▶ [WHAT YOU WILL DO]:
Lines containing the string "pins": how many are there below? Answer with the number only.

_ _ _ _ _ _ _

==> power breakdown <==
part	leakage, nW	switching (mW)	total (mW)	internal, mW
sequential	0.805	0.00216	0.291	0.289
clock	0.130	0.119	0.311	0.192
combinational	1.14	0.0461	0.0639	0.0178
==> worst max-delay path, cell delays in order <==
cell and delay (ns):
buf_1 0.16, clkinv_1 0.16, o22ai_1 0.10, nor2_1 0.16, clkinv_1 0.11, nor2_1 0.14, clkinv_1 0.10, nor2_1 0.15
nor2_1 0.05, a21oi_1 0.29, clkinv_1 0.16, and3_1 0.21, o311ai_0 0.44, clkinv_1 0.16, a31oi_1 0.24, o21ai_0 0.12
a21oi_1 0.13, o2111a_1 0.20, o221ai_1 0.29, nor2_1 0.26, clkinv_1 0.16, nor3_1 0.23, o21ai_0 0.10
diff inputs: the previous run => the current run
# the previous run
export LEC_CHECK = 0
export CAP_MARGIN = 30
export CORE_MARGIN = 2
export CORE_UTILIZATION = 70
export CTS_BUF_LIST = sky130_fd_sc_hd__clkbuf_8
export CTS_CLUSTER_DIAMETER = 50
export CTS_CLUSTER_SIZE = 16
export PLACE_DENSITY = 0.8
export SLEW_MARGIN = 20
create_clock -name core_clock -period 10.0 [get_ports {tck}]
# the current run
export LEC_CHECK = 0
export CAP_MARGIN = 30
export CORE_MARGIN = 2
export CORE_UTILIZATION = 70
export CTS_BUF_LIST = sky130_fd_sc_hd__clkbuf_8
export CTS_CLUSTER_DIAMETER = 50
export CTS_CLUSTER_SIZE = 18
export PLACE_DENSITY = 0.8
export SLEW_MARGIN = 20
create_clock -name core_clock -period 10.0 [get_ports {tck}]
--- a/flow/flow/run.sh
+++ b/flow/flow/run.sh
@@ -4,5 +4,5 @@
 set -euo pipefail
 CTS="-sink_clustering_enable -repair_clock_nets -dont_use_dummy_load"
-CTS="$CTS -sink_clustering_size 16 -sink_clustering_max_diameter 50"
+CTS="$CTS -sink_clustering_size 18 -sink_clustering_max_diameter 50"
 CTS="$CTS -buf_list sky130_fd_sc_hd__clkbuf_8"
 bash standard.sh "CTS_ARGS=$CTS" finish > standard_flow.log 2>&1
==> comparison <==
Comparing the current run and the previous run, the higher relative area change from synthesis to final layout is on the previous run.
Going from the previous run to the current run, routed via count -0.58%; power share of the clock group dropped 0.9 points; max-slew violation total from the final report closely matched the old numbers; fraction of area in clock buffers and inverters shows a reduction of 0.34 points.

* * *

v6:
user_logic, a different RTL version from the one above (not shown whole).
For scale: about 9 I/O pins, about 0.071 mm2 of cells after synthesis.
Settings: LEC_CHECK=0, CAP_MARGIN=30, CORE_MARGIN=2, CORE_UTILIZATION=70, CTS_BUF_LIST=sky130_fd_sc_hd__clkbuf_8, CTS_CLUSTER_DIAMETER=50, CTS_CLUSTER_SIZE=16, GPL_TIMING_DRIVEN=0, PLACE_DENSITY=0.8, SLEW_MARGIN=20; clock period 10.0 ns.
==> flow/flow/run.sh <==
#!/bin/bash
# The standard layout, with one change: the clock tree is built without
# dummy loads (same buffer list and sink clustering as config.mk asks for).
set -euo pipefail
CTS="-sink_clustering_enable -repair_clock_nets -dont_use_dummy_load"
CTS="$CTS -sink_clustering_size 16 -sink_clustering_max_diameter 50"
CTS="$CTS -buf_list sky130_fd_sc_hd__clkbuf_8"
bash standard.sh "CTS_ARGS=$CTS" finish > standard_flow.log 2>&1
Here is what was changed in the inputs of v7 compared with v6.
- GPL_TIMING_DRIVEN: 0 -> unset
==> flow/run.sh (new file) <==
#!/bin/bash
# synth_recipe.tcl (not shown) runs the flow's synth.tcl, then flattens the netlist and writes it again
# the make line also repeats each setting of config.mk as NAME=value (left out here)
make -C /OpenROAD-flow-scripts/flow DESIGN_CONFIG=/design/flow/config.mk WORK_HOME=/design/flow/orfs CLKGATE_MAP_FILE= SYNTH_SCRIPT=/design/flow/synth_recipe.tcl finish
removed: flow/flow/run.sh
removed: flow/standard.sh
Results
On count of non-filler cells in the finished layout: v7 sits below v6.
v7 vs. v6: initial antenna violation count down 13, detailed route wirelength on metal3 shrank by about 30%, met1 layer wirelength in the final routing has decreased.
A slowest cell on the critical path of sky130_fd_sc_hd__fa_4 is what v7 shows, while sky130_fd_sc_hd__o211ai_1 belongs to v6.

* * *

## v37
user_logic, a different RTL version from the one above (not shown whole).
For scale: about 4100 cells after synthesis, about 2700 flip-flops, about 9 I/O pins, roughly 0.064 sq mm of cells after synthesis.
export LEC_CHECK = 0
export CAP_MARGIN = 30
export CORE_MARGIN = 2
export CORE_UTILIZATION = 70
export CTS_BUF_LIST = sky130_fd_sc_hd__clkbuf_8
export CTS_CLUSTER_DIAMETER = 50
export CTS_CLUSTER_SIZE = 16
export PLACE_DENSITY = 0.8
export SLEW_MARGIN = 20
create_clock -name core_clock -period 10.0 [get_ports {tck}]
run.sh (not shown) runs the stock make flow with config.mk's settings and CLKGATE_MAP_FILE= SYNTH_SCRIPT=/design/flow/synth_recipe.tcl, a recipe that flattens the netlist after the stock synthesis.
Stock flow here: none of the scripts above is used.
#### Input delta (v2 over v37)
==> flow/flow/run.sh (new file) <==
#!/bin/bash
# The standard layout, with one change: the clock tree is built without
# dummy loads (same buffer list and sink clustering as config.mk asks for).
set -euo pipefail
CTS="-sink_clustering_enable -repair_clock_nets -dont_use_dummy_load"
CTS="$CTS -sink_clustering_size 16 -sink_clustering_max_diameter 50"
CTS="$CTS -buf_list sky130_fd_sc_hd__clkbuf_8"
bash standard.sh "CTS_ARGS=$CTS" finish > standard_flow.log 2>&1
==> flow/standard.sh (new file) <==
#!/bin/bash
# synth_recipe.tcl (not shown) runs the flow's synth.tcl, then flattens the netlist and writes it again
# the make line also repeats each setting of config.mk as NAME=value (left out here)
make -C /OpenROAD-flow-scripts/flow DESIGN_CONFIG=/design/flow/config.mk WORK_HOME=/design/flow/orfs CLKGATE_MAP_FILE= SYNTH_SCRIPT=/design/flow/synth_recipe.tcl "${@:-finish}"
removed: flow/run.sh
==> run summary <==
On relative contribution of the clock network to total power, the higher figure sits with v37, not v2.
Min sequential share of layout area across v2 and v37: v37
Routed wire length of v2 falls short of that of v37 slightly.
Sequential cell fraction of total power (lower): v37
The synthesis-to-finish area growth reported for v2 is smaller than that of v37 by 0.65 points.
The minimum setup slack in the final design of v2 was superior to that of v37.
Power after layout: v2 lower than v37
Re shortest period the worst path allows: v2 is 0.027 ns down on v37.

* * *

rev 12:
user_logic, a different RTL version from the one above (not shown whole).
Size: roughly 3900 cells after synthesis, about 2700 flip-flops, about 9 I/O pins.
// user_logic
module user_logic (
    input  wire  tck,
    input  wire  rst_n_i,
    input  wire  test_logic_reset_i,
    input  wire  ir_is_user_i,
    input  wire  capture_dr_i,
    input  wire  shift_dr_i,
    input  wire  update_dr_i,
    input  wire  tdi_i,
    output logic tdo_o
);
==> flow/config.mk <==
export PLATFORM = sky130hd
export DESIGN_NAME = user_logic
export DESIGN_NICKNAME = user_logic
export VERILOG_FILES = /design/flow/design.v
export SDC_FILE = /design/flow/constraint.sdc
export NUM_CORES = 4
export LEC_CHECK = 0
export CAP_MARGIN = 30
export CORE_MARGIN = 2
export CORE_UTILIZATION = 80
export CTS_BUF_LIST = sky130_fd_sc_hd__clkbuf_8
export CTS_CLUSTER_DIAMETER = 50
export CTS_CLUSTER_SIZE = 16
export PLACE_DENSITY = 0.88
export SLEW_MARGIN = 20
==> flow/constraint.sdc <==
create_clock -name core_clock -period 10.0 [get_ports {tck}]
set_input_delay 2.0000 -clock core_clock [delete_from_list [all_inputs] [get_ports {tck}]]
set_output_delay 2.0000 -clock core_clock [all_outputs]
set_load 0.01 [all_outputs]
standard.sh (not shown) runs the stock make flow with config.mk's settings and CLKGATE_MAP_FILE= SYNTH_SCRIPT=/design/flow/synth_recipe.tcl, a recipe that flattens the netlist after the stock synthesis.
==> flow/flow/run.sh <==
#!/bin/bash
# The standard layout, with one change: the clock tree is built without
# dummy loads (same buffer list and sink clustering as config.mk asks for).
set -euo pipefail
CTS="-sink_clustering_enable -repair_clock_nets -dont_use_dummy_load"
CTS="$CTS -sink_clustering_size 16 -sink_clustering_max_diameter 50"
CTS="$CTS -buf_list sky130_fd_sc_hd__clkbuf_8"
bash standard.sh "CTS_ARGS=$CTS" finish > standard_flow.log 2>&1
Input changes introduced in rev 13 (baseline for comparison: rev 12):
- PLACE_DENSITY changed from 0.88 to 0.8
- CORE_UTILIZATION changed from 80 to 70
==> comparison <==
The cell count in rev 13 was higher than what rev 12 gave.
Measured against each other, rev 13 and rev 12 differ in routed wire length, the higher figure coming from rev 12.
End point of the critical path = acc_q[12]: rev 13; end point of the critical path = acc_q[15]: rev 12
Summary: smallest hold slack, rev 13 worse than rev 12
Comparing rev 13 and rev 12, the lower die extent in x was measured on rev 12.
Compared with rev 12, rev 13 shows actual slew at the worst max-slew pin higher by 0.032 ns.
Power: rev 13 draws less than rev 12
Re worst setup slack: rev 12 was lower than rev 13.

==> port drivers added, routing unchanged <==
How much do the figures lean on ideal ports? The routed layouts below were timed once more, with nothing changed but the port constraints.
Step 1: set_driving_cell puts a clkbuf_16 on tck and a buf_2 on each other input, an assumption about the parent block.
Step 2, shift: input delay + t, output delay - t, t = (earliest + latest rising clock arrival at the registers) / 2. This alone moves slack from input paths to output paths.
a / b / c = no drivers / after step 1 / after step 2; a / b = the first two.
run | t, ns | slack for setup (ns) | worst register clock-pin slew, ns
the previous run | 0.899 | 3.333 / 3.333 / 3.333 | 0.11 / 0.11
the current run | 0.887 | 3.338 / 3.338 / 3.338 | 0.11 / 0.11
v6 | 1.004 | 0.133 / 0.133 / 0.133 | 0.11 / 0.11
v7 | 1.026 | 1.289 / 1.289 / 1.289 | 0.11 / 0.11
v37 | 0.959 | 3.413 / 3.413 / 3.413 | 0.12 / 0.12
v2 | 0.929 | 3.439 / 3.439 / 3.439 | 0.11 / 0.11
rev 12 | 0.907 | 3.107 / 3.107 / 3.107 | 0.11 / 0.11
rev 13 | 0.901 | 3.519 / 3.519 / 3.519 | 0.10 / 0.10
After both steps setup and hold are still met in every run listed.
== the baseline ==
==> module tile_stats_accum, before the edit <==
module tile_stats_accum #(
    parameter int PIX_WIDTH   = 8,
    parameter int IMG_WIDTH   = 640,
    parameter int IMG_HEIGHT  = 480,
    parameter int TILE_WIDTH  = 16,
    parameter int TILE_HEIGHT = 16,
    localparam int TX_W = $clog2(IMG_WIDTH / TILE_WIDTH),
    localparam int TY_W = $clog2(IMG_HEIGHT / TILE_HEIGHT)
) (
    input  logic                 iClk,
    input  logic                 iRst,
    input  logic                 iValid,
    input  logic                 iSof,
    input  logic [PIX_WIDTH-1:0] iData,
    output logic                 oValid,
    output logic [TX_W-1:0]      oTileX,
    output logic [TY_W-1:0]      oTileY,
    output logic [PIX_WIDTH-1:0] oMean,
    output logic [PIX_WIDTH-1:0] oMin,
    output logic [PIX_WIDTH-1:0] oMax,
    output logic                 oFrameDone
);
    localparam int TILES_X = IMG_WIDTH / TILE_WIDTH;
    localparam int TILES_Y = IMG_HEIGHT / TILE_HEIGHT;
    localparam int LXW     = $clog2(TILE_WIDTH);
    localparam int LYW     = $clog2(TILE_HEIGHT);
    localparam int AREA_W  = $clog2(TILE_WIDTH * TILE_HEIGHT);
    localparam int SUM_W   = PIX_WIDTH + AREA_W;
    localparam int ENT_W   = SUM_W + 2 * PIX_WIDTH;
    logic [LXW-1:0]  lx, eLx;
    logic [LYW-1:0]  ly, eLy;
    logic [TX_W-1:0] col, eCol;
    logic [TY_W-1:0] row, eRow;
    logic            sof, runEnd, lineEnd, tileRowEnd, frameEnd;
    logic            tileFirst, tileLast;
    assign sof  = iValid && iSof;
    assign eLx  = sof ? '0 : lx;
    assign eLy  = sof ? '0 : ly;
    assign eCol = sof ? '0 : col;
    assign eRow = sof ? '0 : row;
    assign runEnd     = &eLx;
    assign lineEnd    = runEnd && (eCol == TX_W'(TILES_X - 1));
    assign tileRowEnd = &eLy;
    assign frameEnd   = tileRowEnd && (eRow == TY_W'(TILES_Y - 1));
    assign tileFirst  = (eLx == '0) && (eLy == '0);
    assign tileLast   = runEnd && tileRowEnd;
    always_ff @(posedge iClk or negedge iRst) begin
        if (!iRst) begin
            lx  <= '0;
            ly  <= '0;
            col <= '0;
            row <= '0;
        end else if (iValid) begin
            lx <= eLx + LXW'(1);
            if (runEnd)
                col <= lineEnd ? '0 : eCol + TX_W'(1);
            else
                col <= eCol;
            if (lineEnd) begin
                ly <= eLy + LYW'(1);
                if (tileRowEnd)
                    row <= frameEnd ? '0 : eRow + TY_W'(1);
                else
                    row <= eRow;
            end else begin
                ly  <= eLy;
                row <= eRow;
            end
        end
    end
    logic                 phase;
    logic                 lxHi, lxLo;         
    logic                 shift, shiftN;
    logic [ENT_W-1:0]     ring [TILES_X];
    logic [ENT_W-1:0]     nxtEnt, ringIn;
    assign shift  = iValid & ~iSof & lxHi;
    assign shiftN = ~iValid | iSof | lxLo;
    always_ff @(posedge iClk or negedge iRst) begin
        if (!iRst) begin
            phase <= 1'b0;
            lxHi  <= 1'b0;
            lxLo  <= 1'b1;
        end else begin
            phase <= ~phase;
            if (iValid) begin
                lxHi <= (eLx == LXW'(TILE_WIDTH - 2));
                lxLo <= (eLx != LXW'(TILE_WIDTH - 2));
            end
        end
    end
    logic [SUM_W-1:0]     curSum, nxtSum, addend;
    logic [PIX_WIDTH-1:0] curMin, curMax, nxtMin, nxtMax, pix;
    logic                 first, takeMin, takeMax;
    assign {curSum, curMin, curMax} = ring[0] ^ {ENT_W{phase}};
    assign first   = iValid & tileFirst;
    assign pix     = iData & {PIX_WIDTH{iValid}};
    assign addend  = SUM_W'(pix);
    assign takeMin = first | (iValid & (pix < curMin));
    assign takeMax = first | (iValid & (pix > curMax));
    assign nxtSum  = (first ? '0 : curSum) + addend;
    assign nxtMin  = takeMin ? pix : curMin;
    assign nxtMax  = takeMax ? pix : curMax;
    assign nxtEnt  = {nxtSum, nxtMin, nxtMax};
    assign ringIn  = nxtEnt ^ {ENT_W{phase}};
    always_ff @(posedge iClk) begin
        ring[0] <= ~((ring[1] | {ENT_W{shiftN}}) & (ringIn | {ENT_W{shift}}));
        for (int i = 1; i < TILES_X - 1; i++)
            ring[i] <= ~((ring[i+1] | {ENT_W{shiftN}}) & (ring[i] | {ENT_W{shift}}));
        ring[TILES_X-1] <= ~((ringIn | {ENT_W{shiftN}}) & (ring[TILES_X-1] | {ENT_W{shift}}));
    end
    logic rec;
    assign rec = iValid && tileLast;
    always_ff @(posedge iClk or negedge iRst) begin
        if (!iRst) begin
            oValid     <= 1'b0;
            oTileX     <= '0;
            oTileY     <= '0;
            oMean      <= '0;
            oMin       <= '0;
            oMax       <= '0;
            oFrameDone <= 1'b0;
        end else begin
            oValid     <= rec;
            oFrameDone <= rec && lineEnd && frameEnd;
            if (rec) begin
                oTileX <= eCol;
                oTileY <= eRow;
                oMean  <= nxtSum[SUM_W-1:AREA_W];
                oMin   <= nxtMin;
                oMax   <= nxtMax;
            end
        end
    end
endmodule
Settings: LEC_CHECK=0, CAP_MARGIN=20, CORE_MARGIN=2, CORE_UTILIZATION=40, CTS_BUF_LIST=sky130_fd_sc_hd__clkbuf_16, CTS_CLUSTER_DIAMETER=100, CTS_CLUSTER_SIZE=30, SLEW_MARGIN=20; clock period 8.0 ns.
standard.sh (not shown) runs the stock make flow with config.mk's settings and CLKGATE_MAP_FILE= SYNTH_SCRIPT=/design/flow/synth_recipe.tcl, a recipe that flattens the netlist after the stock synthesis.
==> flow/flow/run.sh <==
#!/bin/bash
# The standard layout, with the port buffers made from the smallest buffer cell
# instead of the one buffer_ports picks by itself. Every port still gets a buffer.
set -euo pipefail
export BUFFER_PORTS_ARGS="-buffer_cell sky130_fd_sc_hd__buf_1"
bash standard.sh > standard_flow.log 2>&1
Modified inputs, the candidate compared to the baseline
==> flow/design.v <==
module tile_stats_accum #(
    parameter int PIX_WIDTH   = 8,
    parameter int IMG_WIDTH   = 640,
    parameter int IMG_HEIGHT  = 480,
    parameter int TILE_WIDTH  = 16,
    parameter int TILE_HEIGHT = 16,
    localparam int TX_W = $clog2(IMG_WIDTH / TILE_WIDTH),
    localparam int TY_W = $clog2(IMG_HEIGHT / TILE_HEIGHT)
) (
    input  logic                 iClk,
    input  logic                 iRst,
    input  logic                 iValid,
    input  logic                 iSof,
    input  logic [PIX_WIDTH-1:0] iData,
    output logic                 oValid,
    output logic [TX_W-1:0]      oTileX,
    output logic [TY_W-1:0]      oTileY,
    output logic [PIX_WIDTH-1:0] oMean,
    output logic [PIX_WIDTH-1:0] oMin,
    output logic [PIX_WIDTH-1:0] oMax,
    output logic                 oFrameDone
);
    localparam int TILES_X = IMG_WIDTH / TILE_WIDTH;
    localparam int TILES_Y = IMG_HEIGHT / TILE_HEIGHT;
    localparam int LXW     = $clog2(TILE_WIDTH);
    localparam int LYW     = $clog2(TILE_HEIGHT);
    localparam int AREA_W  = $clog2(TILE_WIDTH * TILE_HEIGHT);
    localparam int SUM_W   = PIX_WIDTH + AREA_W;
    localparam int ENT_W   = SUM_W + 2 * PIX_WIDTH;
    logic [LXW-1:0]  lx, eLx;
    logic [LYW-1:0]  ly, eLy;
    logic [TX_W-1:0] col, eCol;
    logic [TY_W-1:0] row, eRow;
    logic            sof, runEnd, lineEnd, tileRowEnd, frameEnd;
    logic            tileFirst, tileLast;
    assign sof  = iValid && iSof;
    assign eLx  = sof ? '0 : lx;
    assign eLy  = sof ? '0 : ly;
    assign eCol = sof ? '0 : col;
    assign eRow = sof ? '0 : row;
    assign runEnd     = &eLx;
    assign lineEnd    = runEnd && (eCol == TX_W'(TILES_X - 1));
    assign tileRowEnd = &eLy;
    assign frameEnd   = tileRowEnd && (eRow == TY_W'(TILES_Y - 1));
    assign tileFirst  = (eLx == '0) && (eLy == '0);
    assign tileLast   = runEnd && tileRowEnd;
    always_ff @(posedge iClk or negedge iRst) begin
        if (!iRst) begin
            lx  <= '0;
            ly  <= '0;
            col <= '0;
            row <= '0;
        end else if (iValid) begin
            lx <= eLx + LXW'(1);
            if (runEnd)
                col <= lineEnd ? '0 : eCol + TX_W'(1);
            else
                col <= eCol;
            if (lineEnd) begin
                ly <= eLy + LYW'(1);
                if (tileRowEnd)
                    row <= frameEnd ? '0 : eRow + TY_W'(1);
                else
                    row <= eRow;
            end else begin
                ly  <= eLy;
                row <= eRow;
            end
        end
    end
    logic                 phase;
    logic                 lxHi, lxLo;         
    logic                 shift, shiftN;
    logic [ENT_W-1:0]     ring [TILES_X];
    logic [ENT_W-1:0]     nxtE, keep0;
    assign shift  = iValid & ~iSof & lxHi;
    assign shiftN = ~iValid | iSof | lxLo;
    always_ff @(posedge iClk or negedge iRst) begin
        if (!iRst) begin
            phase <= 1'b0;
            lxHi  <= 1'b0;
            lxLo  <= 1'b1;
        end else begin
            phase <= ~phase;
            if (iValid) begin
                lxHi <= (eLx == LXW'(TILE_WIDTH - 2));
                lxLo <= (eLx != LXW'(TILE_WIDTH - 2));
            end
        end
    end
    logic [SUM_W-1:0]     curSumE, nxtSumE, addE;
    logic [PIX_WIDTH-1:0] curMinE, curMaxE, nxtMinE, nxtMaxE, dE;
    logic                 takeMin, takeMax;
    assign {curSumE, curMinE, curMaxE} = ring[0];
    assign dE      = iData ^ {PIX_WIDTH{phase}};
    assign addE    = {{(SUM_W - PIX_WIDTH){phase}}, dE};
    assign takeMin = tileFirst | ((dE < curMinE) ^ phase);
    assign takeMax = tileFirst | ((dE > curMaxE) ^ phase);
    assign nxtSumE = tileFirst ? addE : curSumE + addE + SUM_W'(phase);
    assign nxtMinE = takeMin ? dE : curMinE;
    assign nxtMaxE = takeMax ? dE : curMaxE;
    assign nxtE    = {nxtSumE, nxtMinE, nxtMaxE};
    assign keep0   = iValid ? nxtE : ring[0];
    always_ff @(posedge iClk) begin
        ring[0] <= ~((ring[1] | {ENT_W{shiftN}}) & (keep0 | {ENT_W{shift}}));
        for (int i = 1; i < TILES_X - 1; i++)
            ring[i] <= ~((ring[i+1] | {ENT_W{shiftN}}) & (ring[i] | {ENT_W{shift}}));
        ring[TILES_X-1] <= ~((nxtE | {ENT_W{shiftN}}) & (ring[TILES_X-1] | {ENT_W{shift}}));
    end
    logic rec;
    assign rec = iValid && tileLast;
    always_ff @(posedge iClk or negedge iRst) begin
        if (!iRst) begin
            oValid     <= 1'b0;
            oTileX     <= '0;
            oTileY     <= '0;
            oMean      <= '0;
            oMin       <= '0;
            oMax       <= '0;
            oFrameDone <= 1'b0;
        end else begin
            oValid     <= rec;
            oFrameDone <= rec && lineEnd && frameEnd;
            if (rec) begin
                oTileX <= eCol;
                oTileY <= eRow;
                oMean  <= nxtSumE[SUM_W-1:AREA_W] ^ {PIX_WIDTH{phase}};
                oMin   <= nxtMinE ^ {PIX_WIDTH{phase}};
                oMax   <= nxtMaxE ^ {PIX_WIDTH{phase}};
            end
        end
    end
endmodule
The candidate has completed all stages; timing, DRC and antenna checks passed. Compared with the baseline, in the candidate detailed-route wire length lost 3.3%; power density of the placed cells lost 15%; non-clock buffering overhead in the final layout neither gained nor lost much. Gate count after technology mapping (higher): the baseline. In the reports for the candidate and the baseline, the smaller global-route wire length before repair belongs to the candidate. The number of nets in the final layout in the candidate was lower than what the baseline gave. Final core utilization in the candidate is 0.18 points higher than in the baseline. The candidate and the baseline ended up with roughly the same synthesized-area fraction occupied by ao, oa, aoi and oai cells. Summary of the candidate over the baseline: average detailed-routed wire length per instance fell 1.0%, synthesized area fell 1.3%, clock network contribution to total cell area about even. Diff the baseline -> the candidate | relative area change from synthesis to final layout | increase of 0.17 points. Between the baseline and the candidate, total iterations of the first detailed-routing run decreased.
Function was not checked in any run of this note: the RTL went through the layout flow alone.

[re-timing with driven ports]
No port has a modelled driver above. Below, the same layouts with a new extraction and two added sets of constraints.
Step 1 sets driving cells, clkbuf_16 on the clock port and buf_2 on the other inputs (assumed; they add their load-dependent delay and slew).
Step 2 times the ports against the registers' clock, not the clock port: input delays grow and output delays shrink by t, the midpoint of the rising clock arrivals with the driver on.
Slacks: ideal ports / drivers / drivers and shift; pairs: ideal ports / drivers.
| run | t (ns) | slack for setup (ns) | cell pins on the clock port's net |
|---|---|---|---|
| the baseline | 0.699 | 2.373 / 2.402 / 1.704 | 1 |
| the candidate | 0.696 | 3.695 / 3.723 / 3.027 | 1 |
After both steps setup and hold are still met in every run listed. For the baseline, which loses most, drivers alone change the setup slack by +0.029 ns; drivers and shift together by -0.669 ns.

_ _ _ _ _ _ _

▶ [ANSWER BOX]:
4